The study, which the Congress ordered the epa to complete by last April as part of the Asbestos Hazard Emergency Response Act of 1986, is expected to be released during the next several weeks.
The law required all public and private schools to inspect for the cancer-causing substance, and to4write by last October plans for containing it. The Congress voted last summer to allow schools that could not meet the deadline to seek a postponement until May 9.
The gradual easing of the liability-insurance crisis of the early 1980’s has enabled most districts and asbestos contractors to obtain some form of insurance, the report notes. But the engineers, architects, and others who inspect schools and write management plans frequently have been unable to obtain coverage.
That inability “generally has not slowed asbestos-abatement activity in schools (including the inspections and development or implementation of management plans),” the report states, “because [schools] have not required asbestos consultants to demonstrate financial assurance in consideration of the general unavailability of insurance.”
Although the agency did not attempt to analyze the quality of the insurance offered, the report notes that virtually all of the policies issued are of the “claims-made” variety, as opposed to the “occurrence-based” insurance that used to be supplied.
Claims-made insurance covers only those claims that arise during the time the contractor pays premiums. Occurrence-based insurance, in contrast, covers claims that arise from a specific activity even after the contractor has stopped paying premiums.

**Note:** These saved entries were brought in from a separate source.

### src/rfat_pkg.sv
// Package for the register bank that demonstrates field access types
package rfat_pkg;
	localparam int DW = 32;
	localparam int AW = 8;
	localparam int NPORT = 4;
	// Operation codes carried on the access type port
	localparam logic [1:0] OP_NORMAL = 2'h0;
	localparam logic [1:0] OP_SET = 2'h1;
	localparam logic [1:0] OP_CLR = 2'h2;
	// Word offsets of the bank
	localparam logic [7:0] OFS_STATUS = 8'h00;
	localparam logic [7:0] OFS_CTRL = 8'h04;
	localparam logic [7:0] OFS_ENSET = 8'h08;
	localparam logic [7:0] OFS_IF = 8'h0C;
	localparam logic [7:0] OFS_FLAG_CLEAR = 8'h10;
	localparam logic [7:0] OFS_CMD = 8'h14;
	localparam logic [7:0] OFS_WDATA = 8'h18;
	localparam logic [7:0] OFS_CNT = 8'h1C;
	localparam logic [7:0] OFS_LOCK = 8'h20;
	localparam logic [7:0] OFS_RXDATA = 8'h24;
	localparam logic [7:0] OFS_PORT0 = 8'h40;
	localparam logic [7:0] PORT_STRIDE = 8'h04;
	// Reset values and fixed read values
	localparam logic [31:0] RST_CTRL = 32'h0000_0000;
	localparam logic [31:0] RST_ZERO = 32'h0000_0000;
	localparam logic [31:0] RD_UNDEF = 32'h0000_0000;
	localparam logic [15:0] RST_DOUT = 16'h0000;
	localparam logic [31:0] ERR_VAL = 32'hDEAD_0BAD;
	// Bit positions in the flag and status words
	localparam int IF_EVENT_BIT = 0;
	localparam int IF_RX_BIT = 1;
	localparam int ST_FLAG_BIT = 0;
	localparam int ST_RXV_BIT = 1;
endpackage

### src/rfat_bank.sv
// Register bank with one field access type per register
`timescale 1ns/1ns
`default_nettype none

// Notes on behaviour
// - Each register has one access type for all its fields.
// - Read-only status returns state; writes are dropped.
// - Readable write-one register: ones set bits, zeros leave them.
// - Flag clear register: ones clear flags, zeros do nothing; reads zero.
// - Unreadable write-one command: ones act, reads give no defined value.
// - Write-only data register accepts writes, reads are undefined.
// - Counter is bus writable and also counted by hardware.
// - Lock register ignores bit set and bit clear accesses.
// - Reading receive data pops it and clears its valid flag.
// - Per-port data-out registers share one layout, one copy each.
// - All registers are 32 bits on a 32-bit bus, except the 16-bit per-port data-out registers.
module rfat_bank
(
	input wire logic CLK_I,
	input wire logic RESETN_I,
	input wire logic SEL_I,
	input wire logic WE_I,
	input wire logic [1:0] OP_I,
	input wire logic [7:0] ADDR_I,
	input wire logic [31:0] WDATA_I,
	input wire logic HW_EVENT_I,
	input wire logic RX_PUSH_I,
	input wire logic [31:0] RX_DATA_I,
	output logic [31:0] RDATA_O,
	output logic ERR_O,
	output logic [31:0] CTRL_O,
	output logic [31:0] ENABLE_O,
	output logic [31:0] CMD_PULSE_O,
	output logic [31:0] WDATA_REG_O,
	output logic [31:0] LOCK_O,
	output logic [63:0] DOUT_O
);

	// -----------------------------------------------------------------
	// Helpers
	// -----------------------------------------------------------------
	// Merge a bus write by operation; shared by every alias-capable reg
	function automatic logic [31:0] merge(input logic [31:0] cur,
		input logic [31:0] wd, input logic [1:0] op);
		logic [31:0] r;
		r = wd;
		if (op == rfat_pkg::OP_SET)
			r = cur | wd;
		else if (op == rfat_pkg::OP_CLR)
			r = cur & ~wd;
		return r;
	endfunction

	// Port window decode, shared by the read and write paths
	function automatic logic is_port(input logic [7:0] a);
		return a >= rfat_pkg::OFS_PORT0 && a < rfat_pkg::OFS_PORT0 +
			rfat_pkg::PORT_STRIDE * 8'(rfat_pkg::NPORT);
	endfunction

	// Port number; low address bits inside a word are ignored
	function automatic logic [1:0] port_idx(input logic [7:0] a);
		return 2'((a - rfat_pkg::OFS_PORT0) / rfat_pkg::PORT_STRIDE);
	endfunction

	// -----------------------------------------------------------------
	// State
	// -----------------------------------------------------------------
	logic [31:0] ctrl_q, ctrl_d, en_q, en_d, if_q, if_d, cmd_q, cmd_d;
	logic [31:0] wreg_q, wreg_d, cnt_q, cnt_d, lock_q, lock_d;
	logic [31:0] rx_q, rx_d, rd_q, rd_d;
	logic rxv_q, rxv_d, err_q, err_d;
	logic [15:0] dout_q [rfat_pkg::NPORT];
	logic [15:0] dout_d [rfat_pkg::NPORT];
	logic wr, rd;

	assign wr = SEL_I & WE_I;
	assign rd = SEL_I & ~WE_I;

	// Next state; each register decodes once with its own type
	always_comb
	begin
		ctrl_d = ctrl_q;
		en_d = en_q;
		if_d = if_q;
		cmd_d = '0; // Command bits are single-cycle pulses
		wreg_d = wreg_q;
		cnt_d = cnt_q + 32'h0000_0001; // Hardware keeps counting
		lock_d = lock_q;
		rx_d = rx_q;
		rxv_d = rxv_q;
		rd_d = rd_q;
		err_d = 1'b0;
		for (int p = 0; p < rfat_pkg::NPORT; p++)
			dout_d[p] = dout_q[p];
		// Read data path, 32-bit words
		if (rd)
		begin
			if (ADDR_I == rfat_pkg::OFS_STATUS)
			begin
				rd_d = rfat_pkg::RST_ZERO;
				rd_d[rfat_pkg::ST_FLAG_BIT] = |if_q;
				rd_d[rfat_pkg::ST_RXV_BIT] = rxv_q;
			end
			else if (ADDR_I == rfat_pkg::OFS_CTRL)
				rd_d = ctrl_q;
			else if (ADDR_I == rfat_pkg::OFS_ENSET)
				rd_d = en_q;
			else if (ADDR_I == rfat_pkg::OFS_IF)
				rd_d = if_q;
			else if (ADDR_I == rfat_pkg::OFS_FLAG_CLEAR)
				rd_d = rfat_pkg::RST_ZERO;
			else if (ADDR_I == rfat_pkg::OFS_CMD)
				rd_d = rfat_pkg::RD_UNDEF;
			else if (ADDR_I == rfat_pkg::OFS_WDATA)
				rd_d = rfat_pkg::RD_UNDEF;
			else if (ADDR_I == rfat_pkg::OFS_CNT)
				rd_d = cnt_q;
			else if (ADDR_I == rfat_pkg::OFS_LOCK)
				rd_d = lock_q;
			else if (ADDR_I == rfat_pkg::OFS_RXDATA)
			begin
				rd_d = rx_q;
				rxv_d = 1'b0; // Read pops the word
			end
			else if (is_port(ADDR_I))
				rd_d = {16'h0, dout_q[port_idx(ADDR_I)]};
			else
			begin
				rd_d = rfat_pkg::ERR_VAL;
				err_d = 1'b1;
			end
		end
		// Write path
		if (wr)
		begin
			if (ADDR_I == rfat_pkg::OFS_STATUS)
				err_d = 1'b0; // Dropped, no state change
			else if (ADDR_I == rfat_pkg::OFS_CTRL)
				ctrl_d = merge(ctrl_q, WDATA_I, OP_I);
			else if (ADDR_I == rfat_pkg::OFS_ENSET)
				en_d = en_q | WDATA_I;
			else if (ADDR_I == rfat_pkg::OFS_FLAG_CLEAR)
				if_d = if_q & ~WDATA_I;
			else if (ADDR_I == rfat_pkg::OFS_CMD)
				cmd_d = WDATA_I;
			else if (ADDR_I == rfat_pkg::OFS_WDATA)
				wreg_d = merge(wreg_q, WDATA_I, OP_I);
			else if (ADDR_I == rfat_pkg::OFS_CNT)
				cnt_d = merge(cnt_q, WDATA_I, OP_I); // Bus wins
			else if (ADDR_I == rfat_pkg::OFS_LOCK)
			begin
				if (OP_I == rfat_pkg::OP_NORMAL)
					lock_d = WDATA_I; // Aliases ignored
			end
			else if (is_port(ADDR_I))
				dout_d[port_idx(ADDR_I)] = 16'(merge({16'h0,
					dout_q[port_idx(ADDR_I)]}, WDATA_I, OP_I));
			else if (ADDR_I != rfat_pkg::OFS_IF && ADDR_I !=
				rfat_pkg::OFS_RXDATA)
				err_d = 1'b1;
		end
		// Hardware sets win over clears in the same cycle
		if (HW_EVENT_I)
			if_d[rfat_pkg::IF_EVENT_BIT] = 1'b1;
		if (RX_PUSH_I)
		begin
			rx_d = RX_DATA_I;
			rxv_d = 1'b1;
			if_d[rfat_pkg::IF_RX_BIT] = 1'b1;
		end
	end

	// Register everything
	always_ff @(posedge CLK_I or negedge RESETN_I)
	begin
		if (!RESETN_I)
		begin
			ctrl_q <= rfat_pkg::RST_CTRL;
			en_q <= rfat_pkg::RST_ZERO;
			if_q <= rfat_pkg::RST_ZERO;
			cmd_q <= rfat_pkg::RST_ZERO;
			wreg_q <= rfat_pkg::RST_ZERO;
			cnt_q <= rfat_pkg::RST_ZERO;
			lock_q <= rfat_pkg::RST_ZERO;
			rx_q <= rfat_pkg::RST_ZERO;
			rd_q <= rfat_pkg::RST_ZERO;
			rxv_q <= 1'b0;
			err_q <= 1'b0;
			for (int p = 0; p < rfat_pkg::NPORT; p++)
				dout_q[p] <= rfat_pkg::RST_DOUT;
		end
		else
		begin
			ctrl_q <= ctrl_d;
			en_q <= en_d;
			if_q <= if_d;
			cmd_q <= cmd_d;
			wreg_q <= wreg_d;
			cnt_q <= cnt_d;
			lock_q <= lock_d;
			rx_q <= rx_d;
			rd_q <= rd_d;
			rxv_q <= rxv_d;
			err_q <= err_d;
			for (int p = 0; p < rfat_pkg::NPORT; p++)
				dout_q[p] <= dout_d[p];
		end
	end

	// -----------------------------------------------------------------
	// Outputs, all from flops
	// -----------------------------------------------------------------
	assign RDATA_O = rd_q;
	assign ERR_O = err_q;
	assign CTRL_O = ctrl_q;
	assign ENABLE_O = en_q;
	assign CMD_PULSE_O = cmd_q;
	assign WDATA_REG_O = wreg_q;
	assign LOCK_O = lock_q;
	assign DOUT_O = {dout_q[3], dout_q[2], dout_q[1], dout_q[0]};

endmodule

`default_nettype wire

### config.mk
export PLATFORM = sky130hd
export DESIGN_NAME = rfat_bank
export DESIGN_NICKNAME = d
export VERILOG_FILES = /design/src/rfat_pkg.sv /design/src/rfat_bank.sv
export SDC_FILE = /design/constraint.sdc
export NUM_CORES = 1
export LEC_CHECK = 0
export BUFFER_PORTS_ARGS = -buffer_cell sky130_fd_sc_hd__buf_2
export CAP_MARGIN = 40
export CORE_MARGIN = 4
export CORE_UTILIZATION = 55
export CTS_CLUSTER_SIZE = 8
export DETAILED_ROUTE_END_ITERATION = 8
export PLACE_DENSITY = 0.83
export SLEW_MARGIN = 20
export SYNTH_ARGS = -nofsm -noshare
export SYNTH_HDL_FRONTEND = slang
export SYNTH_SLANG_ARGS = --single-unit
export TNS_END_PERCENT = 100
### constraint.sdc
create_clock -name CLK_I -period 2.2 [get_ports CLK_I]
set_input_delay 0.33 -clock CLK_I [delete_from_list [all_inputs] [get_ports CLK_I]]
set_output_delay 0.33 -clock CLK_I [all_outputs]
set_load 0.02 [all_outputs]
==> metrics, run 1 <==
yosys warns 0; reg2reg start cnt_q[1]; Initial Util 0.560; Critical Path AT between 2000 and 2500 ps; Hold Crit Class in -> reg; DP HPWL 43600 um; Die Y-Extent 182 um; Max IR drop VDD 0.000643 V; Max FO, Critical Path 5; leading area contributor after synthesis dfrtp_1; clock buffer depth 3; Mean Syn Cell Area 11.0 um^2; PD cells 755 mW/mm^2; Post-CTS Setup Bufs 0; total track usage 0.364; final period utilization 0.925; r2r setup slk about 160 ps; drt total wl 61600 um; area of the die 0.0332 mm^2; Post-synth EDFFs 0; GP Congestion ~1; status finished clean; overflow left after global routing 0; Lkg Pwr 0.0106 uW; Iter 0 DRT Violations 1701; max-cap viol count 0; Final Hold Slack 2.78 ps; register area share after synthesis 0.531; global-route wire length before repair 94200 um; CP Class reg -> reg; RSZ-0062 raised after global routing no; GRT Max-Usage Layer met2; Synth cell types 57; Worst Tran Pin Value 840 ps; #FFs+latches synth 354; layout cells sized above 1 0.373; Antenna Nets Post-Route 0; Mapped Area 0.0167 mm^2; Fillers 2060; DRT Pass-1 Iters 8; max_slew headroom 0.440; H-tree levels 2; Core ar. just under 0.03 mm^2; Sink Count about 350; top post-synthesis cells by area dfrtp_1 53%, mux2_2 8.7%, a22o_1 4.9%, clkbuf_1 2.6%, o21ai_0 2.6%; share of the synthesized area in the top cell type 0.531; final setup fails 0; grt met1 use 0.450; Setup TNS Final 0 ps; largest net degree at the start of global routing 68; Fin. Hold Viols 0; DRC Markers 0; routing usage on met3 0.0937; Net Count, Synth 1595; clock skew 15.3 ps; Main synth FF type dfrtp_1; CTS tree yes; initial antenna violation count 2; via count 15500; io pins 337; Nets 2002; crit path from cnt_q[1]; vias in the first global route around 16000; CTS Root Cell clkbuf_16; Layout area overhead 27.8%; Post-synth ARST share 1.00; Cells after Synth about 1500; Skew-Pair Late Insertion Delay 560 ps; max frequency 0.491 GHz; endpoint type of the worst setup path flop; area of the multi-input gates around 0.0073 mm^2; Std-Cell Rows 63; total CTS buffers 50; Worst Path Required 2650 ps; crit start category flop; Die X 182 um; Buffers on Ports 336; FF/Latch Area 0.00886 mm^2; Final Max Slew Viols 0; hold_sp RX_DATA_I[3]; clk slew on worst S/H paths 50 ps; fin crit period 2040 ps; WL per Instance approximately 27 um; global routing usage on met2 0.589; vias per cell between 6 and 7
## final timing paths
path                                   end  depth (start not counted)
hold / removal                     rx_q[3]                          3
setup reg to reg                 cnt_q[26]                          7
hold reg to reg                RDATA_O[13]                          2
max in group asynchronous  WDATA_REG_O[20]                          3
min in group asynchronous  CMD_PULSE_O[19]                          2
setup / recovery                 cnt_q[26]                          7
## final cells by class
| type | count | area share |
|---|---|---|
| multi-input cells | 1003 | 0.343 |
| well taps | 390 | 0.0229 |
| clock inverters | 2 | 0.00135 |
| flip-flops and latches | 354 | 0.415 |
| clock buffers | 54 | 0.0618 |
| repair buffers | 499 | 0.153 |
| diodes | 1 | 0.000117 |
| inverters | 13 | 0.00229 |
## state kept, by name, indices dropped and copies added (netlist names), 32 cells and up
name / cells
CTRL_O: 32
WDATA_REG_O: 32
ENABLE_O: 32
RDATA_O: 32
cnt_q: 32
if_q: 32
CMD_PULSE_O: 32
LOCK_O: 32
rx_q: 32
DOUT_O: 64
## per-layer routing
metal  up-vias  wire (um)
met1      7616      21500
met2      1159      29000
met4         2       3840
met3       252       7290
li1       6457          -
met5         -          7
## metrics by stage
| step | std cells | worst slack (ps) | total power, uW | utilization | instance area [um^2] |
|---|---|---|---|---|---|
| finish | 2316 | 164 | 16100 | 0.716 | 21300 |
| global route | 2315 | 33.5 | 16600 | 0.716 | 21300 |
| CTS | 2315 | 81.1 | 16100 | 0.715 | 21300 |
| detailed placement | 2249 | -266 | 9250 | 0.667 | 19900 |
| global placement | 2249 | -204 | 9190 | 0.667 | 19900 |
| floorplan | 1514 | -11.2 | 8290 | - | 16700 |
## power breakdown
group	leakage, uW	internal [uW]	total, uW	switching [uW]
logic	0.00523	772	2020	1250
clock network	0.000664	4160	6870	2710
registers	0.00471	6870	7220	342
total	0.0106	11800	16100	4300
## synthesized netlist by cell type (all sizes together), types with 18 or more instances
master and count:
a22o 94, o21ai 86, a22oi 21, and2 35, a21o 40, nand2 93
o21a 24, buf 27, o22ai 22, a21oi 80, nor4 18, dfrtp 354
a21boi 30, clkbuf 117, mux2 129, nand3 25, o221ai 18, nor3 19
nor2 73, o211ai 41
## kinds of logic after synthesis
family | synth area share
multiplexers | 0.109
XOR/XNOR | 0.00420
flip-flops | 0.531
adder cells (fa/ha/maj) | 0.000750
AND/OR/NAND/NOR | 0.0969
AO/OA/AOI/OAI | 0.222
buffers and inverters | 0.0365
## worst max-delay path: stages (launching register included)
cell and delay, ps:
dfrtp_1 430, ha_1 200, and4_1 220, nand3_1 130
buf_4 200, nor2_1 310, a41oi_1 180, a221oi_1 260
## placed cells by master (no fill, tap or decap), types with 24 or more instances in the layout
cell type and n:
dfrtp_1 354, buf_2 335, mux2_2 129, buf_4 127, a22o_1 94, nand2_1 93, o21ai_0 85, a21oi_1 80
nor2_1 71, clkbuf_16 51, o211ai_1 41, a21o_1 40, and2_1 35, a21boi_0 30, buf_12 26, nand3_1 25
o21a_1 24
## what timing repair did
item / CTS / global route
endpoints found under the hold margin: 54 / 0
gates resized for setup: 0 / 3
endpoints found under the setup margin: 0 / 4
hold buffers: 10 / 0
Note: power is estimated with default switching activity, not from simulation.
==> inputs of run 2 (changes only) <==
--- a/config.mk
+++ b/config.mk
@@ -7,6 +7,7 @@
 export LEC_CHECK = 0
 export BUFFER_PORTS_ARGS = -buffer_cell sky130_fd_sc_hd__buf_2
 export CAP_MARGIN = 40
+export CORE_ASPECT_RATIO = 0.7
 export CORE_MARGIN = 4
 export CORE_UTILIZATION = 55
 export CTS_CLUSTER_SIZE = 8
==> run 2 against run 1 <==
Net effect:
- cell count rose by 1.3%
- maximum frequency fell by 1.7%
- global-route usage rose by 0.17 points
- critical path type is now in -> reg
==> metrics, run 2 (same netlist as run 1, synthesis figures left out) <==
Crit path max-delay family compound AO/OA/AOI/OAI gates; WL per Instance 26.4 um (-0.84%); Worst R2R Path Depth 7 (unchanged); commonest non-fill, non-tap cell in the layout dfrtp_1; clk slew on worst S/H paths 50 ps (about the same); instance count on the critical path 8 (+1); final period utilization 0.941 (+0.0156); DRC Markers 0 (unchanged); Max FO, Critical Path 6 (+1); endpoint type of the worst setup path flop; total track usage 0.365 (+0.00174); CTS tree yes; max reg flops 64 (unchanged); drt total wl 61900 um (+0.48%); Fin. Hold Viols 0 (unchanged); Buffers on Ports 336 (unchanged); overflow left after global routing 0 (unchanged); Core ar. 0.0300 mm^2 (+0.60%); layout cells sized above 1 0.372 (-0.00148); Worst Path Required 2640 ps (about the same); status finished clean; reg2reg start cnt_q[1]; io pins 337 (unchanged); vias per cell 6.57 (-1.7%); area of the die 0.0332 mm^2 (+0.13%); Nets 2009 (+0.35%); max_slew headroom 0.518 (+0.0784); Iter 0 DRT Violations 2128 (+25%); final std cells w/o fill 2347 (+1.3%); crit-path most repeated cell buf_4; DRT Pass-1 Iters 6 (-2); max frequency 0.483 GHz (-1.7%); Max IR drop VDD 0.000564 V (-12%); clock buffer depth 3 (unchanged); largest net degree at the start of global routing 76 (+12%); Final Hold Slack 10.1 ps (+7.36 ps); Crit path largest cell delay 630 ps (+200 ps); Die X 216 um (+19%); Skew-Pair Late Insertion Delay 570 ps (about the same); clock skew 16.0 ps (+0.762 ps); global-route wire length before repair 93800 um (-0.34%); H-tree levels 2 (unchanged); crit start category input pin; Sink Count 354 (unchanged); Initial Util 0.557 (-0.00332); fin crit period 2070 ps (+34.3 ps); Lkg Pwr 0.0106 uW (about the same); Post-Place Cells 2271 (+0.98%); r2r setup slk 160 ps (about the same); Die Y-Extent 154 um (-16%); most frequent cells in the layout 353 x dfrtp_1, 335 x buf_2, 129 x mux2_2; final setup fails 0 (unchanged); Critical Path AT 2510 ps (+20 ps); Fillers 2194 (+6.5%); Std-Cell Rows 53 (-16%); Antenna Nets Post-Route 0 (unchanged); Final Max Slew Viols 0 (unchanged); via count 15400 (-0.39%); Post-Route Utilization 0.716 (about the same); crit path buf inv count 3 (+2); crit path from ADDR_I[5]; fin area 0.0215 mm^2 (+0.56%); Worst Tran Pin Value 723 ps (-118 ps); CP Class in -> reg; total CTS buffers 50 (unchanged); worst-path cell chain buf_2, buf_4, or4_1, buf_4, o21ai_1, a21oi_1, a22o_1, a31o_2; worst reg2reg endpoint cnt_q[28]; max-cap viol count 0 (unchanged); Layout area overhead 28.5%; DP HPWL 44700 um (+2.5%); Hold Crit Class in -> reg; Max stage delay cell, worst path or4_1; Setup crit end RDATA_O[21]; PD cells 750 mW/mm^2 (-0.61%); vias in the first global route 14900 (-5.9%); CTS Root Cell clkbuf_16; cell area after placement 0.0199 mm^2 (+0.31%); initial antenna violation count 7 (+5); GP Congestion 1.02 (+1.8%)
run 2: changes by cell type in the layout (fill, tap and decap cells not counted), sizes merged:
cell         change
clkbuf           -3
clkinv           +1
diode            +4
dlygate4sd3      +7
run 2: routing by layer:
metal / vias to the layer above / global-route usage / wire, um
met5: - / 0 / 48
met3: 119 / 0.141 / 9240
li1: 6519 / - / -
met1: 7670 / 0.550 / 26100
met2: 1111 / 0.502 / 25100
met4: 6 / 0.0862 / 1510
run 2: worst min-delay path by stage:
stage | startpoint | to | slack, ps | depth (start not counted)
final | RX_DATA_I[2] | rx_q[2] | 10 | 3
after CTS | RX_DATA_I[14] | rx_q[14] | 0.8 | 2
after global placement | RESETN_I | CMD_PULSE_O[9] | 300 | 1
after detailed placement | RESETN_I | CMD_PULSE_O[9] | 310 | 1
after floorplan | RESETN_I | CMD_PULSE_O[0] | 30 | 0
after global routing | RX_DATA_I[1] | rx_q[1] | 8 | 2
run 2: repair_timing:
item,4_1_cts,5_1_grt
hold buffers,17,0
endpoints found under the setup margin,1,9
buffers inserted,0,0
gates resized for setup,1,5
endpoints found under the hold margin,65,0
run 2: through the flow:
step / TNS [ps] / setup WS, ps / power [uW]
final: 0 / 130 / 16100
after global routing: -2.29 / -2.29 / 16600
after CTS: 0 / 114 / 16100
after detailed placement: -43180 / -346 / 9310
after global placement: -34440 / -308 / 9250
after floorplan: -27.9 / -11.2 / 8290
run 2: final cells by class:
class                      count  area (um^2)  area share
sequential                   354         8860       0.413
multi-input combinational   1003         7330       0.342
timing repair buffer         506         3370       0.157
clock buffer                  51         1280      0.0595
tap                          412          515      0.0240
inverter                      13         48.8     0.00227
clock inverter                 3         37.5     0.00175
antenna                        5         12.5    0.000583
run 2: tightest hold or removal path, delay by kind of cell:
family	cells	cell delay [ps]
buf+inv	1	80
compound gates	1	80
simple gates	1	50
run 2: power by group:
group	leakage [uW]	switching, uW	internal (uW)
clock	0.000647	2730	4050
combinational	0.00526	1340	797
sequential	0.00471	310	6870
==> inputs of run 3 (changes only) <==
--- a/config.mk
+++ b/config.mk
@@ -5,14 +5,14 @@
 export SDC_FILE = /design/constraint.sdc
 export NUM_CORES = 1
 export LEC_CHECK = 0
-export BUFFER_PORTS_ARGS = -buffer_cell sky130_fd_sc_hd__buf_2
 export CAP_MARGIN = 40
 export CORE_ASPECT_RATIO = 0.7
 export CORE_MARGIN = 4
 export CORE_UTILIZATION = 55
 export CTS_CLUSTER_SIZE = 8
 export DETAILED_ROUTE_END_ITERATION = 8
-export PLACE_DENSITY = 0.83
+export DONT_BUFFER_PORTS = 1
+export PLACE_DENSITY = 0.73
 export SLEW_MARGIN = 20
 export SYNTH_ARGS = -nofsm -noshare
 export SYNTH_HDL_FRONTEND = slang
==> run 3 against run 2 <==
Net effect:
- the flow now finishes with violations (hold timing)
- power decreased by 2.4%
- die area unchanged
- cell count decreased by 14%
- sequential share of layout area increased by 3.3 points
- setup slack got worse by 49 ps
- count of clock-buffer cells in the layout unchanged
- global-route usage increased by 1.2 points
- maximum frequency decreased by 2.3%
- critical path depth decreased by 2
- via count decreased by 6.9%
- combinational power decreased by 33%
- design area decreased by 7.4%
- largest cell class unchanged
- largest power group unchanged
- highest routed layer unchanged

Because asbestos-related lawsuits may be filed decades after a particular job has been completed, claims-made insurance offers little real protection, argued Edward R. Kealy, director of federal programs for the National School Boards Association.
Moreover, none of the major insurance carriers offer asbestos policies because of the perceived high risk. Insurance-industry officials say that asbestos policies purchased from smaller or more specialized firms may prove to be less reliable in the long run.
“What looks like adequate coverage now won’t look so good down the road,” Mr. Kealy said in an interview. “The problem is, who is going to be there when the claims come due?”
“The problem for school districts,” he added, “is that when these things hit, the ‘deep-pockets’ theory takes over.”
To limit schools’ future liability, some members of the Congress are calling for legislation to require all asbestos workers to prove they can assure financial responsibility.
Representative James J. Florio, a New Jersey Democrat who was a prime sponsor of the asbestos act, plans to introduce such a provision this spring as part of a bill extending the law to all public buildings. A similar bill was introduced last fall but died in committee.
Under the proposed provision, asbestos consultants and contractors could guarantee their responsibility by obtaining insurance or by posting bonds or other forms of assurance.
In a related development, Mr. Florio and Representaive Mike Synar, Democrat of Oklahoma, sent a letter last month to the epa asking the agency to verify data collecttwo private firms that indicated that only about 40 percent of schools met the October deadline for submitting containment plans.
The agency is expected to release its official compliance data later this month. Governors were required to submit such information for their states to the epa by Dec. 31.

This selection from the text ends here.